Postmodernism appeared in the late 20th century and combined philosophical and cultural trends of the time. There was integration of science, art, religion, and philosophy. Not looking for profound mysteries and issues of life, Postmodernism tends to simplicity and superficial reflection of the world. Therefore, Postmodernism literature is aimed at accepting the world as it is rather than understanding and explaining.
Postmodernism in Russia
Modernism and Avant-gardism, which sought to revive traditions of the Silver Age were forerunners of Postmodernism. Russian Postmodernism in literature declined mythologization of reality, which was characteristic of the earlier literary trends. At the same time, it created its own mythology, finding it the most comprehensible cultural language. Postmodernists writers are engaged in a dialogue with the chaos, which they see as a real model of life. The look for compromise between chaos and order.
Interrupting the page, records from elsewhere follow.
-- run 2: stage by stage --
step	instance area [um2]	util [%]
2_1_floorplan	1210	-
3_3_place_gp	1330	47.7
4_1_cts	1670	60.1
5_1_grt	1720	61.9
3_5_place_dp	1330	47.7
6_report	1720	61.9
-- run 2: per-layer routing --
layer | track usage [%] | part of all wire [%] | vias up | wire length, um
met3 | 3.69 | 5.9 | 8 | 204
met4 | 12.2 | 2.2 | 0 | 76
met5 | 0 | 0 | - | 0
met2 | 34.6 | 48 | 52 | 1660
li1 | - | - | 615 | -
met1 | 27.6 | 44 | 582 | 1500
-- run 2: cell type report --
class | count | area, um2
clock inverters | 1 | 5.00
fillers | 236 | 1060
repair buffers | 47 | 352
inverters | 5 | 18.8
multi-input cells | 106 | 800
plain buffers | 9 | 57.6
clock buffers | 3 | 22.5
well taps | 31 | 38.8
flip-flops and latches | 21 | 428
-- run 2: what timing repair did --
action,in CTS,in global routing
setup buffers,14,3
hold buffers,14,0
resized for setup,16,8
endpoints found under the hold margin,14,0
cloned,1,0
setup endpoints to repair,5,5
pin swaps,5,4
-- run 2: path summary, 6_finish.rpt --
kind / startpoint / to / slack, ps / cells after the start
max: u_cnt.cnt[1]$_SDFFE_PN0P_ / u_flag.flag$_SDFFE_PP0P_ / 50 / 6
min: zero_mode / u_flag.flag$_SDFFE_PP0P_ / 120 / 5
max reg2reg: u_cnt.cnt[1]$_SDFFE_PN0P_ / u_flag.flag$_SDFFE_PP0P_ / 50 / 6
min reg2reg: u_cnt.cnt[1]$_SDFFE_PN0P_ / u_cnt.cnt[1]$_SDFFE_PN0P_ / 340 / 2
==> config.mk <==
export PLATFORM = sky130hd
export DESIGN_NAME = csp_regs
export DESIGN_NICKNAME = d
export VERILOG_FILES = /design/src/rtl/csp_pkg.sv /design/src/rtl/csp_chan.sv /design/src/rtl/csp_rx_buf.sv /design/src/rtl/csp_tx_port.sv /design/src/rtl/csp_regs.sv
export SDC_FILE = /design/constraint.sdc
export NUM_CORES = 1
export LEC_CHECK = 0
export ABC_AREA = 1
export BUFFER_PORTS_ARGS = -buffer_cell sky130_fd_sc_hd__clkbuf_2
export CORE_ASPECT_RATIO = 0.5
export CORE_MARGIN = 3
export CORE_UTILIZATION = 35
export DETAILED_ROUTE_END_ITERATION = 8
export GPL_TIMING_DRIVEN = 0
export PLACE_DENSITY = 0.75
export SETUP_SLACK_MARGIN = 0.5
export SYNTH_ARGS = -nofsm -noshare
export SYNTH_HDL_FRONTEND = slang
export SYNTH_SLANG_ARGS = --single-unit
==> constraint.sdc <==
create_clock -name clk -period 1.6 [get_ports clk]
set_input_delay 0.08 -clock clk [delete_from_list [all_inputs] [get_ports clk]]
set_output_delay 0.08 -clock clk [all_outputs]
set_load 0.02 [all_outputs]
==> src/rtl/csp_pkg.sv <==
package csp_pkg;
  localparam int CSP_DONE_BIT = 7;
  localparam int CSP_IE_BIT   = 6;
  localparam int CH_IN        = 0;
  localparam int CH_OUT       = 1;
  localparam int CH_NUM       = 2;

  typedef enum logic [1:0] {
    REG_IN_STAT  = 2'd0,
    REG_IN_DATA  = 2'd1,
    REG_OUT_STAT = 2'd2,
    REG_OUT_DATA = 2'd3
  } csp_reg_e;

  // inbound starts empty, outbound starts ready for a byte
  function automatic logic done_at_reset(input int ch);
    return (ch == CH_OUT);
  endfunction
endpackage

==> src/rtl/csp_chan.sv <==
module csp_chan #(
  parameter bit DONE_INIT = 1'b0
) (
  input  logic clk,
  input  logic rst_n,
  input  logic stat_wr,
  input  logic wr_ie,
  input  logic set_done,
  input  logic clr_done,
  output logic done,
  output logic ie,
  output logic irq
);
  logic ie_n;
  logic done_n;
  logic irq_n;

  always_comb begin
    ie_n   = stat_wr ? wr_ie : ie;
    done_n = done;
    if (set_done)      done_n = 1'b1;
    else if (clr_done) done_n = 1'b0;

    irq_n = irq;
    if (set_done && ie_n)                 irq_n = 1'b1;
    else if (clr_done)                    irq_n = 1'b0;
    else if (stat_wr && !wr_ie)           irq_n = 1'b0;
    else if (stat_wr && wr_ie && done && !ie) irq_n = 1'b1;
  end

  always_ff @(posedge clk or negedge rst_n) begin
    if (!rst_n) begin
      done <= DONE_INIT;
      ie   <= 1'b0;
      irq  <= 1'b0;
    end else begin
      done <= done_n;
      ie   <= ie_n;
      irq  <= irq_n;
    end
  end
endmodule

==> src/rtl/csp_rx_buf.sv <==
module csp_rx_buf #(
  parameter int BYTE_W = 8
) (
  input  logic              clk,
  input  logic              rst_n,
  input  logic              load,
  input  logic [BYTE_W-1:0] din,
  output logic [BYTE_W-1:0] dout
);
  always_ff @(posedge clk or negedge rst_n) begin
    if (!rst_n)    dout <= '0;
    else if (load) dout <= din;
  end
endmodule

==> src/rtl/csp_tx_port.sv <==
module csp_tx_port #(
  parameter int BYTE_W = 8
) (
  input  logic              clk,
  input  logic              rst_n,
  input  logic              start,
  input  logic [BYTE_W-1:0] din,
  input  logic              tx_ready,
  output logic              tx_valid,
  output logic [BYTE_W-1:0] tx_data,
  output logic              complete
);
  // a fresh start in the same cycle supersedes the handshake
  assign complete = tx_valid && tx_ready && !start;

  always_ff @(posedge clk or negedge rst_n) begin
    if (!rst_n) begin
      tx_valid <= 1'b0;
      tx_data  <= '0;
    end else if (start) begin
      tx_valid <= 1'b1;
      tx_data  <= din;
    end else if (complete) begin
      tx_valid <= 1'b0;
    end
  end
endmodule

==> src/rtl/csp_regs.sv <==
module csp_regs
  import csp_pkg::*;
#(
  parameter int DATA_W = 16,
  parameter int BYTE_W = 8
) (
  input  logic              clk,
  input  logic              rst_n,
  input  logic              bus_wr,
  input  logic              bus_rd,
  input  logic [1:0]        bus_addr,
  input  logic [DATA_W-1:0] bus_wdata,
  output logic [DATA_W-1:0] bus_rdata,
  input  logic              rx_valid,
  input  logic [BYTE_W-1:0] rx_data,
  output logic              rx_ready,
  output logic              tx_valid,
  output logic [BYTE_W-1:0] tx_data,
  input  logic              tx_ready,
  output logic              irq_rx,
  output logic              irq_tx
);
  localparam int EXT_W = DATA_W - BYTE_W;

  logic              wr_in_stat, wr_out_stat, wr_out_data, rd_in_data;
  logic              tx_complete;
  logic [BYTE_W-1:0] rx_byte;
  logic [CH_NUM-1:0] stat_wr, set_done, clr_done;
  logic [CH_NUM-1:0] chan_done, chan_ie, chan_irq;
  logic              unused_wdata;

  assign unused_wdata = ^bus_wdata[DATA_W-1:BYTE_W];

  assign wr_in_stat  = bus_wr && (bus_addr == REG_IN_STAT);
  assign wr_out_stat = bus_wr && (bus_addr == REG_OUT_STAT);
  assign wr_out_data = bus_wr && (bus_addr == REG_OUT_DATA);
  assign rd_in_data  = bus_rd && (bus_addr == REG_IN_DATA);
  // writes to inbound data and reads of outbound data have no side effect

  assign rx_ready = 1'b1;

  assign stat_wr[CH_IN]   = wr_in_stat;
  assign stat_wr[CH_OUT]  = wr_out_stat;
  assign set_done[CH_IN]  = rx_valid;
  assign set_done[CH_OUT] = tx_complete;
  assign clr_done[CH_IN]  = rd_in_data;
  assign clr_done[CH_OUT] = wr_out_data;

  for (genvar g = 0; g < CH_NUM; g++) begin : g_chan
    csp_chan #(.DONE_INIT(done_at_reset(g))) u_chan (
      .clk      (clk),
      .rst_n    (rst_n),
      .stat_wr  (stat_wr[g]),
      .wr_ie    (bus_wdata[CSP_IE_BIT]),
      .set_done (set_done[g]),
      .clr_done (clr_done[g]),
      .done     (chan_done[g]),
      .ie       (chan_ie[g]),
      .irq      (chan_irq[g])
    );
  end

  assign irq_rx = chan_irq[CH_IN];
  assign irq_tx = chan_irq[CH_OUT];

  csp_rx_buf #(.BYTE_W(BYTE_W)) u_rx (
    .clk   (clk),
    .rst_n (rst_n),
    .load  (rx_valid),
    .din   (rx_data),
    .dout  (rx_byte)
  );

  csp_tx_port #(.BYTE_W(BYTE_W)) u_tx (
    .clk      (clk),
    .rst_n    (rst_n),
    .start    (wr_out_data),
    .din      (bus_wdata[BYTE_W-1:0]),
    .tx_ready (tx_ready),
    .tx_valid (tx_valid),
    .tx_data  (tx_data),
    .complete (tx_complete)
  );

  always_comb begin
    bus_rdata = '0;
    case (csp_reg_e'(bus_addr))
      REG_IN_STAT: begin
        bus_rdata[CSP_DONE_BIT] = chan_done[CH_IN];
        bus_rdata[CSP_IE_BIT]   = chan_ie[CH_IN];
      end
      REG_IN_DATA:  bus_rdata = {{EXT_W{1'b0}}, rx_byte};
      REG_OUT_STAT: begin
        bus_rdata[CSP_DONE_BIT] = chan_done[CH_OUT];
        bus_rdata[CSP_IE_BIT]   = chan_ie[CH_OUT];
      end
      default: bus_rdata = '0;
    endcase
  end
endmodule

==> results of run 1 <==
==> state kept, by name (all words and copies together) (netlist names) <==
register / flops
u_tx.tx_valid: 1
u_tx.tx_data: 8
u_rx.dout: 8
g_chan.u_chan.irq: 2
g_chan.u_chan.ie: 2
g_chan.u_chan.done: 2
==> through the flow <==
step	cell area, um2	hold WS (ps)
final	1590	18.5
after global routing	1590	22.7
after CTS	1570	14.5
after detailed placement	1490	91.2
after global placement	1490	94.1
after floorplan	1230	-216
==> final timing paths <==
check                                                       start                                to  slack (ps)
worst max-delay path            g_chan[1].u_chan.done$_DFFE_PN1P_                      bus_rdata[7]         330
min in group asynchronous                                   rst_n     g_chan[0].u_chan.ie$_DFF_PN0_         350
worst min register to register        u_tx.tx_data[5]$_DFFE_PN0P_       u_tx.tx_data[5]$_DFFE_PN0P_         490
worst min-delay path                                   rx_data[7]          u_rx.dout[7]$_DFFE_PN0P_          20
max in group asynchronous                                   rst_n       u_tx.tx_data[2]$_DFFE_PN0P_         880
worst max register to register  g_chan[1].u_chan.done$_DFFE_PN1P_  g_chan[1].u_chan.irq$_DFFE_PN0P_         470
`config.mk`:
```
export PLATFORM = sky130hd
export DESIGN_NAME = fprot_guard
export DESIGN_NICKNAME = d
export VERILOG_FILES = /design/src/rtl/fprot_pkg.sv /design/src/rtl/fprot_range_unit.sv /design/src/rtl/fprot_opc_lock.sv /design/src/rtl/fprot_guard.sv
export SDC_FILE = /design/constraint.sdc
export NUM_CORES = 1
export LEC_CHECK = 0
export ABC_CLOCK_PERIOD_IN_PS = 2640
export BUFFER_PORTS_ARGS = -buffer_cell sky130_fd_sc_hd__buf_2
export CAP_MARGIN = 20
export CORE_MARGIN = 4
export CORE_UTILIZATION = 40
export CTS_CLUSTER_SIZE = 20
export DETAILED_ROUTE_END_ITERATION = 7
export HOLD_SLACK_MARGIN = 0.08
export REMOVE_ABC_BUFFERS = 1
export SLEW_MARGIN = 15
export SYNTH_ARGS = -nofsm -noshare
export SYNTH_HDL_FRONTEND = slang
export SYNTH_HIERARCHICAL = 1
export SYNTH_SLANG_ARGS = --single-unit
```
`constraint.sdc`:
```
create_clock -name clk -period 2.64 [get_ports clk]
set_input_delay 0.132 -clock clk [delete_from_list [all_inputs] [get_ports clk]]
set_output_delay 0.132 -clock clk [all_outputs]
set_load 0.02 [all_outputs]
```
<file path="src/rtl/ptmr_pkg.sv">
package ptmr_pkg;

  typedef enum logic [1:0] {
    MODE_INTERVAL = 2'b00,
    MODE_PULSE    = 2'b01,
    MODE_EVENT    = 2'b10,
    MODE_WIDTH    = 2'b11
  } tmr_mode_e;

  // Edge chosen by the polarity bit: 0 -> rising, 1 -> falling.
  function automatic logic pick_edge(input logic rise, input logic fall,
                                     input logic pol);
    return pol ? fall : rise;
  endfunction

  // Width gate: counting enabled while the level differs from the polarity bit.
  function automatic logic level_open(input logic lvl, input logic pol);
    return lvl ^ pol;
  endfunction

endpackage

</file>
<file path="src/rtl/ptmr_srcdiv.sv">
module ptmr_srcdiv #(
  parameter int SLOW_DIV = 16,
  parameter int FAST_DIV = 2
) (
  input  logic clk,
  input  logic rst_n,
  input  logic sel_slow_i,
  output logic tick_o
);
  localparam int CW = $clog2(SLOW_DIV);
  localparam logic [CW-1:0] SLOW_M = CW'(SLOW_DIV - 1);
  localparam logic [CW-1:0] FAST_M = CW'(FAST_DIV - 1);

  logic [CW-1:0] cnt_q;

  always_ff @(posedge clk or negedge rst_n) begin
    if (!rst_n) cnt_q <= '0;
    else        cnt_q <= cnt_q + CW'(1);
  end

  assign tick_o = sel_slow_i ? (cnt_q == SLOW_M) : ((cnt_q & FAST_M) == FAST_M);

  // both dividers are at least 2, so ticks never come back to back
  a_r3_tick_gap: assert property (@(posedge clk) disable iff (!rst_n)
    (tick_o && $stable(sel_slow_i)) |=> !tick_o);

endmodule

</file>
<file path="src/rtl/ptmr_pinsync.sv">
module ptmr_pinsync #(
  parameter int STAGES = 2
) (
  input  logic clk,
  input  logic rst_n,
  input  logic pin_i,
  output logic lvl_o,
  output logic rise_o,
  output logic fall_o
);
  logic [STAGES-1:0] sq;
  logic              prev_q;

  for (genvar g = 0; g < STAGES; g++) begin : g_sync
    always_ff @(posedge clk or negedge rst_n) begin
      if (!rst_n)      sq[g] <= 1'b0;
      else if (g == 0) sq[g] <= pin_i;
      else             sq[g] <= sq[(g == 0) ? 0 : g-1];
    end
  end

  always_ff @(posedge clk or negedge rst_n) begin
    if (!rst_n) prev_q <= 1'b0;
    else        prev_q <= lvl_o;
  end

  assign lvl_o  = sq[STAGES-1];
  assign rise_o = lvl_o & ~prev_q;
  assign fall_o = ~lvl_o & prev_q;

  // an edge pulse lasts one clock
  a_r10_rise_single: assert property (@(posedge clk) disable iff (!rst_n)
    rise_o |=> !rise_o);
  a_r10_fall_single: assert property (@(posedge clk) disable iff (!rst_n)
    fall_o |=> !fall_o);

endmodule

</file>
<file path="src/rtl/ptmr_stage.sv">
module ptmr_stage #(
  parameter int W = 8
) (
  input  logic         clk,
  input  logic         rst_n,
  input  logic         wr_i,
  input  logic [W-1:0] wdata_i,
  input  logic         stop_i,
  input  logic         pulse_i,
  output logic         uf_o
);
  logic [W-1:0] latch_q, cnt_q, reload_val;
  logic         step;

  function automatic logic [W-1:0] next_down(input logic [W-1:0] cur,
                                             input logic [W-1:0] rl);
    return (cur == '0) ? rl : cur - W'(1);
  endfunction

  assign step       = pulse_i & ~stop_i;
  assign reload_val = wr_i ? wdata_i : latch_q;   // fresh write wins
  assign uf_o       = step & (cnt_q == '0);

  always_ff @(posedge clk or negedge rst_n) begin
    if (!rst_n) begin
      latch_q <= '0;
      cnt_q   <= '0;
    end else begin
      if (wr_i) latch_q <= wdata_i;
      if (wr_i && stop_i) cnt_q <= wdata_i;
      else if (step)      cnt_q <= next_down(cnt_q, reload_val);
    end
  end

  // plain decrement
  a_r1_step: assert property (@(posedge clk) disable iff (!rst_n)
    (step && cnt_q != '0) |=> cnt_q == $past(cnt_q) - W'(1));
  // reload at underflow takes the written value when one arrives
  a_r2_reload: assert property (@(posedge clk) disable iff (!rst_n)
    (step && cnt_q == '0) |=> cnt_q == ($past(wr_i) ? $past(wdata_i) : $past(latch_q)));
  // stopped stage holds its count
  a_r7_hold: assert property (@(posedge clk) disable iff (!rst_n)
    (stop_i && !wr_i) |=> $stable(cnt_q));
  // write while stopped loads the counter
  a_r8_stopped_load: assert property (@(posedge clk) disable iff (!rst_n)
    (stop_i && wr_i) |=> cnt_q == $past(wdata_i));

endmodule

</file>
<file path="src/rtl/ptimer_top.sv">
module ptimer_top #(
  parameter int W        = 8,
  parameter int SLOW_DIV = 16,
  parameter int FAST_DIV = 2,
  parameter int SYNC_STG = 2
) (
  input  logic         clk,
  input  logic         rst_n,
  input  logic         pre_wr_i,
  input  logic         tmr_wr_i,
  input  logic [W-1:0] wdata_i,
  input  logic [1:0]   mode_i,
  input  logic         edge_sel_i,
  input  logic         stop_i,
  input  logic         src_sel_i,
  input  logic         pin_i,
  output logic         pin_o,
  output logic         irq_o,
  output logic         pin_evt_o
);
  import ptmr_pkg::*;

  tmr_mode_e mode;
  logic src_tick, lvl, rise, fall, act_edge;
  logic pre_in, pre_uf, tmr_uf;
  logic pin_q, irq_q;

  assign mode = tmr_mode_e'(mode_i);

  ptmr_srcdiv #(.SLOW_DIV(SLOW_DIV), .FAST_DIV(FAST_DIV)) u_src (
    .clk(clk), .rst_n(rst_n), .sel_slow_i(src_sel_i), .tick_o(src_tick));

  ptmr_pinsync #(.STAGES(SYNC_STG)) u_sync (
    .clk(clk), .rst_n(rst_n), .pin_i(pin_i),
    .lvl_o(lvl), .rise_o(rise), .fall_o(fall));

  assign act_edge = pick_edge(rise, fall, edge_sel_i);

  always_comb begin
    unique case (mode)
      MODE_EVENT: pre_in = act_edge;
      MODE_WIDTH: pre_in = src_tick & level_open(lvl, edge_sel_i);
      default:    pre_in = src_tick;
    endcase
  end

  ptmr_stage #(.W(W)) u_pre (
    .clk(clk), .rst_n(rst_n), .wr_i(pre_wr_i), .wdata_i(wdata_i),
    .stop_i(stop_i), .pulse_i(pre_in), .uf_o(pre_uf));

  ptmr_stage #(.W(W)) u_tmr (
    .clk(clk), .rst_n(rst_n), .wr_i(tmr_wr_i), .wdata_i(wdata_i),
    .stop_i(stop_i), .pulse_i(pre_uf), .uf_o(tmr_uf));

  always_ff @(posedge clk or negedge rst_n) begin
    if (!rst_n) begin
      pin_q <= 1'b1;
      irq_q <= 1'b0;
    end else begin
      irq_q <= tmr_uf;
      if (mode != MODE_PULSE) pin_q <= ~edge_sel_i;
      else if (tmr_uf)        pin_q <= ~pin_q;
    end
  end

  assign pin_o     = pin_q;
  assign irq_o     = irq_q;
  assign pin_evt_o = act_edge;

  // one request pulse per underflow, one clock later
  a_r2_irq_follows: assert property (@(posedge clk) disable iff (!rst_n)
    tmr_uf |=> irq_o);
  a_r2_irq_only: assert property (@(posedge clk) disable iff (!rst_n)
    !tmr_uf |=> !irq_o);
  // toggle on underflow in pulse mode, idle level elsewhere
  a_r4_pin_toggle: assert property (@(posedge clk) disable iff (!rst_n)
    (mode == MODE_PULSE && tmr_uf) |=> pin_o != $past(pin_o));
  a_r4_pin_idle: assert property (@(posedge clk) disable iff (!rst_n)
    (mode != MODE_PULSE) |=> pin_o == !$past(edge_sel_i));
  // event mode advances only on the selected edge
  a_r5_event_edge: assert property (@(posedge clk) disable iff (!rst_n)
    (mode == MODE_EVENT && !act_edge) |-> !pre_uf);
  // width mode blocked at the inactive level
  a_r6_width_gate: assert property (@(posedge clk) disable iff (!rst_n)
    (mode == MODE_WIDTH && lvl == edge_sel_i) |-> !pre_uf);
  // no underflow while stopped
  a_r7_no_uf: assert property (@(posedge clk) disable iff (!rst_n)
    stop_i |-> !tmr_uf && !pre_uf);

endmodule

</file>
Russian Postmodernist Writers
The ideas considered by many Russian Postmodernist writers in their works happen to be strange unstable hybrids of absolutely incompatible concepts. Thus, books by Victor Erofeyev, Andrey Bitov and S. Sokolov present paradoxical compromises between life and death. In writings by Tatyana Tolstaya and Victor Pelevin these are compromises between the imagination and reality, whereas for Victor Erofeyev and Vyacheslav Pyetsukh these are compromises between the rules and absurdity.
Postmodernism in Russian literature consists in combination of opposite concepts: the sublime and the low, pathetics and mockery, the fragments and integrity. Thus, oxymoron becomes its basic principle.
Besides the above mentioned writers, the Russian postmodernists are Sergey Dovlatov, Vladimir Voynovich, Lyudmila Petrushevskaya, Vasily Aksyonov, and Andrey Sinyavsky. The main characteristic features of Postmodernism in their works , include seeing art as the way of organizing the text according to specific rules, trying to convey their world outlook through organized chaos in book pages, inclination to parody and denial of authorities, and combining various literary eras and genres in one text. The ideas proclaimed by Postmodernism in literature, indicate its continuity with Modernism, which called for leaving the civilization and returning to the wildness, thus leading to the highest point of involution – the chaos.
Having taken shape in Russia in the 1980s-90s, Postmodernism in literature incorporated the crash of ideals and aspiration to escape from orderliness. Hence is mosaicity and fragmentariness of consciousness so typical of Postmodernist writings. Every author refracted it in one's own way. Lyudmila Petrushevskaya and Vladimir Orlov combined thirst for naturalistic nakedness in the description of reality and aspiration to break through it into the mystical realms. The world was felt as chaotic in the Post-Soviet era. A postmodernist plot often hinges on the act of creativity, with the writer being the main character.
Russian Postmodernism is non-uniform. It is represented by two trends: Conceptualism and Sots Art.
Conceptualism is based on dethronement and criticism of any ideological theories, ideas and beliefs. The most vivid representatives of Conceptualism in modern Russian literature are the poets Lev Rubenstein, Dmitry Prigov, and Vsevolod Nekrasov.
Sots Art in the Russian literature can be understood as a version of Conceptualism, or Pop Art. All works of Sots Art are based on Socialist Realism: ideas, symbols, mentalities, and ideology of the Soviet era. Representatives of Sots Art are Z. Gareyev, A. Sergeyev, A. Platonova, Victor Sorokin, A. Sergeyev, and others.